▸ **Task brief**: Retype each record exactly.
**** Information shown ****
Context: an optimization exercise on an open-source flow, tuned for small area, a short achievable clock period and few clock cycles per item. The choices shown serve that exercise and are no tape-out recipe. RTL that was checked went through simulation tests only; none was proved equivalent to the original.

## pipelined_floating_point_multiplier
module pipelined_floating_point_multiplier #(
  parameter int unsigned EXPONENT_WIDTH   = 8,
  parameter int unsigned MANTISSA_WIDTH   = 23,
  parameter int unsigned ROUND_TO_NEAREST = 1
) (
  input  logic        clk,
  input  logic        rst,
  input  logic        in_valid,
  output logic        in_ready,
  input  logic [31:0] a,
  input  logic [31:0] b,
  output logic        out_valid,
  input  logic        out_ready,
  output logic [31:0] out,
  output logic        underflow_flag,
  output logic        overflow_flag,
  output logic        invalid_operation_flag
);
Size: roughly 23,000 um^2 of cells after synthesis.
clock: 9.0 ns
lec_check: 0
cap_margin: 20
core_margin: 2
core_utilization: 40
setup_slack_margin: 4.8
slew_margin: 20
synth_hierarchical: 1
standard.sh (not shown) runs the stock make flow with config.mk's settings and CLKGATE_MAP_FILE= SYNTH_SCRIPT=/design/flow/synth_recipe.tcl, a recipe that flattens the netlist after the stock synthesis.
==> flow/flow/run.sh <==
#!/bin/bash
# Standard layout, with the port buffers as buf_2 cells instead of the
# default choice. Each tool's output goes to a log file in this folder.
set -e

export BUFFER_PORTS_ARGS="-buffer_cell sky130_fd_sc_hd__buf_2"
bash standard.sh > standard.log 2>&1
Rerun with:
--- a/flow/design.v
+++ b/flow/design.v
@@ -60,15 +60,15 @@
       r0_es   <= {1'b0, a_e} + {1'b0, b_e};
       r0_ma   <= a_m;
       r0_bone <= c_bone;
       r0_btwo <= c_btwo;
       r0_bneg <= c_bneg;
     end
   end
-  logic [47:17] ps, pc;
+  logic [47:15] ps, pc;
   logic         pcin;
   fpm_sigmul u_mul (.x(r0_ma), .bone(r0_bone), .btwo(r0_btwo), .bneg(r0_bneg),
                     .s(ps), .c(pc), .cin(pcin));
   logic [22:0] ym;
   always_comb begin
     for (int k = 0; k < 12; k++) begin
       if (2*k+1 <= 22) ym[2*k+1] = r0_bneg[k];
@@ -111,15 +111,15 @@
       c_inf = 1'b1;
     end else if (r0_a_ez || r0_b_ez) begin
       c_zero = 1'b1;
     end
   end
   logic        r1_s, r1_nan, r1_inf, r1_zero, r1_inv;
   logic [8:0]  r1_es;
-  logic [47:17] r1_ps, r1_pc;
+  logic [47:15] r1_ps, r1_pc;
   logic         r1_cin;
   logic        r1_st0, r1_st1;
   logic        r1_v;
   always_ff @(posedge clk or posedge rst) begin
     if (rst)     r1_v <= 1'b0;
     else if (en) r1_v <= r0_v;
   end
@@ -134,16 +134,16 @@
       r1_ps   <= ps;
       r1_pc   <= pc;
       r1_cin  <= pcin;
       r1_st0  <= !z22;              
       r1_st1  <= !z23;              
     end
   end
-  logic [47:17] r1_p;
-  assign r1_p = r1_ps + r1_pc + 31'(r1_cin);
+  logic [47:15] r1_p;
+  assign r1_p = r1_ps + r1_pc + 33'(r1_cin);
   logic        hi;
   logic [22:0] man_h, man_l;
   logic        rnd_h, rnd_l;
   logic [23:0] mr_h, mr_l;
   logic [22:0] man_r;
   logic        cy;
   logic        uf, of;
@@ -223,15 +223,15 @@
   output logic rdy
 );
   assign rdy = !(v && !ordy);
 endmodule
 module fpm_sigmul (
   input  logic [22:0] x,
   input  logic [11:0] bone, btwo, bneg,
-  output logic [47:17] s, c,
+  output logic [47:15] s, c,
   output logic cin
 );
   logic [23:0] xx;
   assign xx = {1'b1, x};
   logic [24:0] pp0;
   logic [24:0] pp1;
   logic [24:0] pp2;
@@ -847,21 +847,21 @@
   wire s587, c588;
   fpm_fa u_s587 (.a(pp11[23]), .b(s497), .ci(c496), .s(s587), .co(c588));
   wire s589, c590;
   fpm_fa u_s589 (.a(s499), .b(pp11[24]), .ci(c498), .s(s589), .co(c590));
   wire s591, c592;
   fpm_fa u_s591 (.a(1'b1), .b(c500), .ci(~bneg[11]), .s(s591), .co(c592));
   logic [47:0] r0, r1;
-  logic [17:0] lsum;
+  logic [15:0] lsum;
   assign r0 = {c590, c588, c586, c584, c582, c580, c578, c576, c574, c572, c570, c568, c566, c564, c562, c560, c558, c556, c554, c552, c550, c548, c546, c544, c542, c540, c538, c536, c534, c532, c530, c528, c526, c524, c522, c520, c518, c516, c514, c512, c510, c508, c506, c504, c502, s501, pp0[1], bneg[0]};
   assign r1 = {s591, s589, s587, s585, s583, s581, s579, s577, s575, s573, s571, s569, s567, s565, s563, s561, s559, s557, s555, s553, s551, s549, s547, s545, s543, s541, s539, s537, s535, s533, s531, s529, s527, s525, s523, s521, s519, s517, s515, s513, s511, s509, s507, s505, s503, pp1[0], 1'b0, pp0[0]};
-  assign lsum = {1'b0, r0[16:0]} + {1'b0, r1[16:0]};
-  assign cin = lsum[17];
-  assign s = r0[47:17];
-  assign c = r1[47:17];
+  assign lsum = {1'b0, r0[14:0]} + {1'b0, r1[14:0]};
+  assign cin = lsum[15];
+  assign s = r0[47:15];
+  assign c = r1[47:15];
 endmodule
 module fpm_fa (
   input  logic a, b, ci,
   output logic s, co
 );
   assign s  = a ^ b ^ ci;
   assign co = (a & b) | (a & ci) | (b & ci);
The changed run passed the timing, design-rule and antenna checks.
Design area is lower by 1.1%.
Non-clock buffer count fell by 57.
Die area rose by 2.5%.
Critical path depth falls by 5.
Synthesized area rose by 2.5%.
Sequential share of layout area goes up by 0.74 points.
Testbench counts after the change, summed over its fixed seeds: cycles 12,024, items 12,000.
The RTL of the first run of this note was laid out without a check of its function.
****
▸ **Response box**:
Context: an optimization exercise on an open-source flow, tuned for small area, a short achievable clock period and few clock cycles per item. The choices shown serve that exercise and are no tape-out recipe. RTL that was checked went through simulation tests only; none was proved equivalent to the original.

## pipelined_floating_point_multiplier
module pipelined_floating_point_multiplier #(
  parameter int unsigned EXPONENT_WIDTH   = 8,
  parameter int unsigned MANTISSA_WIDTH   = 23,
  parameter int unsigned ROUND_TO_NEAREST = 1
) (
  input  logic        clk,
  input  logic        rst,
  input  logic        in_valid,
  output logic        in_ready,
  input  logic [31:0] a,
  input  logic [31:0] b,
  output logic        out_valid,
  input  logic        out_ready,
  output logic [31:0] out,
  output logic        underflow_flag,
  output logic        overflow_flag,
  output logic        invalid_operation_flag
);
Size: roughly 23,000 um^2 of cells after synthesis.
clock: 9.0 ns
lec_check: 0
cap_margin: 20
core_margin: 2
core_utilization: 40
setup_slack_margin: 4.8
slew_margin: 20
synth_hierarchical: 1
standard.sh (not shown) runs the stock make flow with config.mk's settings and CLKGATE_MAP_FILE= SYNTH_SCRIPT=/design/flow/synth_recipe.tcl, a recipe that flattens the netlist after the stock synthesis.
==> flow/flow/run.sh <==
#!/bin/bash
# Standard layout, with the port buffers as buf_2 cells instead of the
# default choice. Each tool's output goes to a log file in this folder.
set -e

export BUFFER_PORTS_ARGS="-buffer_cell sky130_fd_sc_hd__buf_2"
bash standard.sh > standard.log 2>&1
Rerun with:
--- a/flow/design.v
+++ b/flow/design.v
@@ -60,15 +60,15 @@
       r0_es   <= {1'b0, a_e} + {1'b0, b_e};
       r0_ma   <= a_m;
       r0_bone <= c_bone;
       r0_btwo <= c_btwo;
       r0_bneg <= c_bneg;
     end
   end
-  logic [47:17] ps, pc;
+  logic [47:15] ps, pc;
   logic         pcin;
   fpm_sigmul u_mul (.x(r0_ma), .bone(r0_bone), .btwo(r0_btwo), .bneg(r0_bneg),
                     .s(ps), .c(pc), .cin(pcin));
   logic [22:0] ym;
   always_comb begin
     for (int k = 0; k < 12; k++) begin
       if (2*k+1 <= 22) ym[2*k+1] = r0_bneg[k];
@@ -111,15 +111,15 @@
       c_inf = 1'b1;
     end else if (r0_a_ez || r0_b_ez) begin
       c_zero = 1'b1;
     end
   end
   logic        r1_s, r1_nan, r1_inf, r1_zero, r1_inv;
   logic [8:0]  r1_es;
-  logic [47:17] r1_ps, r1_pc;
+  logic [47:15] r1_ps, r1_pc;
   logic         r1_cin;
   logic        r1_st0, r1_st1;
   logic        r1_v;
   always_ff @(posedge clk or posedge rst) begin
     if (rst)     r1_v <= 1'b0;
     else if (en) r1_v <= r0_v;
   end
@@ -134,16 +134,16 @@
       r1_ps   <= ps;
       r1_pc   <= pc;
       r1_cin  <= pcin;
       r1_st0  <= !z22;              
       r1_st1  <= !z23;              
     end
   end
-  logic [47:17] r1_p;
-  assign r1_p = r1_ps + r1_pc + 31'(r1_cin);
+  logic [47:15] r1_p;
+  assign r1_p = r1_ps + r1_pc + 33'(r1_cin);
   logic        hi;
   logic [22:0] man_h, man_l;
   logic        rnd_h, rnd_l;
   logic [23:0] mr_h, mr_l;
   logic [22:0] man_r;
   logic        cy;
   logic        uf, of;
@@ -223,15 +223,15 @@
   output logic rdy
 );
   assign rdy = !(v && !ordy);
 endmodule
 module fpm_sigmul (
   input  logic [22:0] x,
   input  logic [11:0] bone, btwo, bneg,
-  output logic [47:17] s, c,
+  output logic [47:15] s, c,
   output logic cin
 );
   logic [23:0] xx;
   assign xx = {1'b1, x};
   logic [24:0] pp0;
   logic [24:0] pp1;
   logic [24:0] pp2;
@@ -847,21 +847,21 @@
   wire s587, c588;
   fpm_fa u_s587 (.a(pp11[23]), .b(s497), .ci(c496), .s(s587), .co(c588));
   wire s589, c590;
   fpm_fa u_s589 (.a(s499), .b(pp11[24]), .ci(c498), .s(s589), .co(c590));
   wire s591, c592;
   fpm_fa u_s591 (.a(1'b1), .b(c500), .ci(~bneg[11]), .s(s591), .co(c592));
   logic [47:0] r0, r1;
-  logic [17:0] lsum;
+  logic [15:0] lsum;
   assign r0 = {c590, c588, c586, c584, c582, c580, c578, c576, c574, c572, c570, c568, c566, c564, c562, c560, c558, c556, c554, c552, c550, c548, c546, c544, c542, c540, c538, c536, c534, c532, c530, c528, c526, c524, c522, c520, c518, c516, c514, c512, c510, c508, c506, c504, c502, s501, pp0[1], bneg[0]};
   assign r1 = {s591, s589, s587, s585, s583, s581, s579, s577, s575, s573, s571, s569, s567, s565, s563, s561, s559, s557, s555, s553, s551, s549, s547, s545, s543, s541, s539, s537, s535, s533, s531, s529, s527, s525, s523, s521, s519, s517, s515, s513, s511, s509, s507, s505, s503, pp1[0], 1'b0, pp0[0]};
-  assign lsum = {1'b0, r0[16:0]} + {1'b0, r1[16:0]};
-  assign cin = lsum[17];
-  assign s = r0[47:17];
-  assign c = r1[47:17];
+  assign lsum = {1'b0, r0[14:0]} + {1'b0, r1[14:0]};
+  assign cin = lsum[15];
+  assign s = r0[47:15];
+  assign c = r1[47:15];
 endmodule
 module fpm_fa (
   input  logic a, b, ci,
   output logic s, co
 );
   assign s  = a ^ b ^ ci;
   assign co = (a & b) | (a & ci) | (b & ci);
The changed run passed the timing, design-rule and antenna checks.
Design area is lower by 1.1%.
Non-clock buffer count fell by 57.
Die area rose by 2.5%.
Critical path depth falls by 5.
Synthesized area rose by 2.5%.
Sequential share of layout area goes up by 0.74 points.
Testbench counts after the change, summed over its fixed seeds: cycles 12,024, items 12,000.
The RTL of the first run of this note was laid out without a check of its function.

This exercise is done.